The original vanguard said, "Stop locking us up at night. Let us go out into the world and see what we must see, and do what we must do. We can and will protect ourselves, but we'll never know for sure until you stop treating us like girls and start understanding that we are women, which is the same thing as being a person." They were werewolf days and howling nights, women shapeshifting before each other's eyes, exploring what they could be with and for men and what they could be with and for each other. For the first time since like agrarian times, women assumed shared control of the cultural narrative: Carole King writes "He Hit Me (It Felt Like A Kiss)" in the Brill Building in 1962, and nobody actually gets it. The days and nights of the counterculture are chronicled by men who write like women and women who write like men. Bodies are redefined and rewritten, what they mean and to whom they belong, new ways and laws are created, men and women bleed into each other, exchanging secrets and telling stories and realizing that 90% of boy-girl bullshit is just an illusion handed down from the people before.

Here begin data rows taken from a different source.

This design comes from an exercise in tuning for a short achievable clock period and few clock cycles on the open sky130 flow, not from production work. RTL that was checked went through simulation tests only; none was proved equivalent to the original. Power is estimated from default activity; no workload was simulated.

==> inputs of wip/raven <==
// tlv_engine
module tlv_engine (
    input             clk,
    input             rst,
    input             req_valid,
    output            req_ready,
    input             req_write,
    input      [1:0]  req_space,    
    input      [15:0] req_addr,
    input      [63:0] req_wdata,
    output reg        rsp_valid,
    output reg [63:0] rsp_rdata
);
    localparam BUF_CAP = 32;
    localparam IW      = 6;
    localparam K_NONE = 4'd0, K_BOOL = 4'd1, K_INT = 4'd2,
               K_F32  = 4'd3, K_F64  = 4'd4, K_QUAL = 4'd5;
    localparam E_OK        = 8'h00, E_TYPE     = 8'h10, E_UNEG      = 8'h20,
               E_UBIG      = 8'h21, E_ACC      = 8'h23, E_RLEN      = 8'h24,
               E_RTS       = 8'h25, E_ACCW     = 8'h26, E_TAG       = 8'h30,
               E_TRUNC     = 8'h31, E_MALF     = 8'h32, E_INCOMPL   = 8'h33,
               E_EXTRA     = 8'h34, E_DISC     = 8'h35, E_BADLEN    = 8'h36,
               E_ILLEGAL   = 8'h50, E_CAP      = 8'h51;
    localparam OP_LENENC = 8'h01, OP_LENDEC = 8'h02, OP_TLVENC = 8'h03,
               OP_TLVDEC = 8'h04, OP_WRAP   = 8'h05,
               OP_BOOLENC = 8'h10, OP_BOOLDEC = 8'h11, OP_SINTENC = 8'h12,
               OP_SINTDEC = 8'h13, OP_UINTENC = 8'h14, OP_UINTDEC = 8'h15,
               OP_FLTENC  = 8'h16, OP_FLTDEC  = 8'h17,
               OP_QUALENC = 8'h20, OP_QUALDEC = 8'h21, OP_TSENC = 8'h22,
               OP_TSDEC   = 8'h23,
               OP_CLROUT  = 8'h30, OP_CLRST  = 8'h31, OP_MOVOI = 8'h32;
    localparam [7:0] SINGLE_DISC = 8'h08, DOUBLE_DISC = 8'h11;
    localparam X_BOOL = 0, X_SINT = 1, X_UINT = 2, X_F32 = 3, X_F64 = 4,
               X_QUAL = 5, X_TS = 6, X_LEN = 7, NX = 8;
    localparam D_BOOL = 0, D_SINT = 1, D_UINT = 2, D_F32 = 3, D_F64 = 4,
               D_QUAL = 5, D_TS = 6, ND = 7;
    integer i, k, x;
    reg [3:0]    opa_kind, opb_kind;
  ...
==> flow/config.mk <==
export PLATFORM = sky130hd
export DESIGN_NAME = tlv_engine
export DESIGN_NICKNAME = tlv_engine
export VERILOG_FILES = /design/flow/design.v
export SDC_FILE = /design/flow/constraint.sdc
export NUM_CORES = 4
export LEC_CHECK = 0
export CAP_MARGIN = 20
export CORE_MARGIN = 2
export CORE_UTILIZATION = 40
export SLEW_MARGIN = 20
==> flow/constraint.sdc <==
create_clock -name core_clock -period 12.0 [get_ports {clk}]
set_input_delay 2.4000 -clock core_clock [delete_from_list [all_inputs] [get_ports {clk}]]
set_output_delay 2.4000 -clock core_clock [all_outputs]
set_load 0.01 [all_outputs]
standard.sh (not shown) runs the stock make flow with config.mk's settings and CLKGATE_MAP_FILE= SYNTH_SCRIPT=/design/flow/synth_recipe.tcl, a recipe that flattens the netlist after the stock synthesis.
==> flow/flow/run.sh <==
#!/bin/bash
# Standard layout (the standard.sh: standard synthesis and ORFS steps),
# with the setup repair aiming for 8 ns of slack at the design's period.
set -euo pipefail
bash standard.sh SETUP_SLACK_MARGIN=8 finish > flow_make.log 2>&1
==> inputs of wip/xenon, as changes to wip/raven <==
==> flow/run.sh (new file) <==
#!/bin/bash
# synth_recipe.tcl (not shown) runs the flow's synth.tcl, then flattens the netlist and writes it again
# the make line also repeats each setting of config.mk as NAME=value (left out here)
make -C /OpenROAD-flow-scripts/flow DESIGN_CONFIG=/design/flow/config.mk WORK_HOME=/design/flow/orfs CLKGATE_MAP_FILE= SYNTH_SCRIPT=/design/flow/synth_recipe.tcl finish
- SETUP_SLACK_MARGIN: unset -> 5
removed: flow/flow/run.sh
removed: flow/standard.sh
==> comparison table <==
quantity	wip/xenon	wip/raven
GP Congestion	1.34	1.34
Width of the chip	527 microns	527 microns
Mapped Area	110000 sq um	110000 sq um
Area of placed instances	118000 sq um	119000 sq um
Number of warnings issued by yosys	20	20
DP Wirelength	846000 microns	798000 microns
Total instance count after detailed placement	18300	18300
Setup Fix Bufs, Post-CTS	1	387
Outcome	stopped before the end	stopped before the end
Stage where the flow stopped	global routing	global routing
Num CTS Buffers	148	146
Worst slack at placement	4.29 ns	4.19 ns
Number of gates given a new drive strength after cts	23	1616
Initial cell density of the core	0.401	0.401
Count of state elements after synthesis	1126	1126
Ys flop type	sky130_fd_sc_hd__dfxtp_1	sky130_fd_sc_hd__dfxtp_1
No run of this note included a check of the RTL's function; only the layout flow was run.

Fast-forward to the '90s, and you've got "may I touch your left breast" at Dartmouth; "sexual harassment" being applied to literally every circumstance possible; diluting and obscuring its own once-valid complaint; girls of my generation saying, "Fucking lock me up. This world is scary, sex is scary and my safety is an illusion, pornography is violence, sex is evil, I get it now, I repent, I'm sorry for questioning the patriarchy, please give me my bra back." Our culture was invaded by forces from beyond the pale, by diseases so powerful they seemed magical, and we worshipped at their shrine in a way: by becoming ever more obsessed with blood, with sex, with death, with taint, equating blood and sex and death into a single objective correlative for the fact that sex is scary, always, and somehow we forgot that for just long enough to fall in love with the idea of being scared of sex itself. Gay sex, which is like scary with a little scary on top anyway, intersected with this stuff in a remarkably unlucky way; our vampires went bisexual as a result. Vampire nights and the rotting carpet of a culture in decline, obsessed with its own decay and dancing to goth music in the last big vampire fad, calling every day Halloween and calling for the death of sex itself in reaction to the sterility and the fear and the desperate need for somebody, anybody, to explain what the fuck was going on.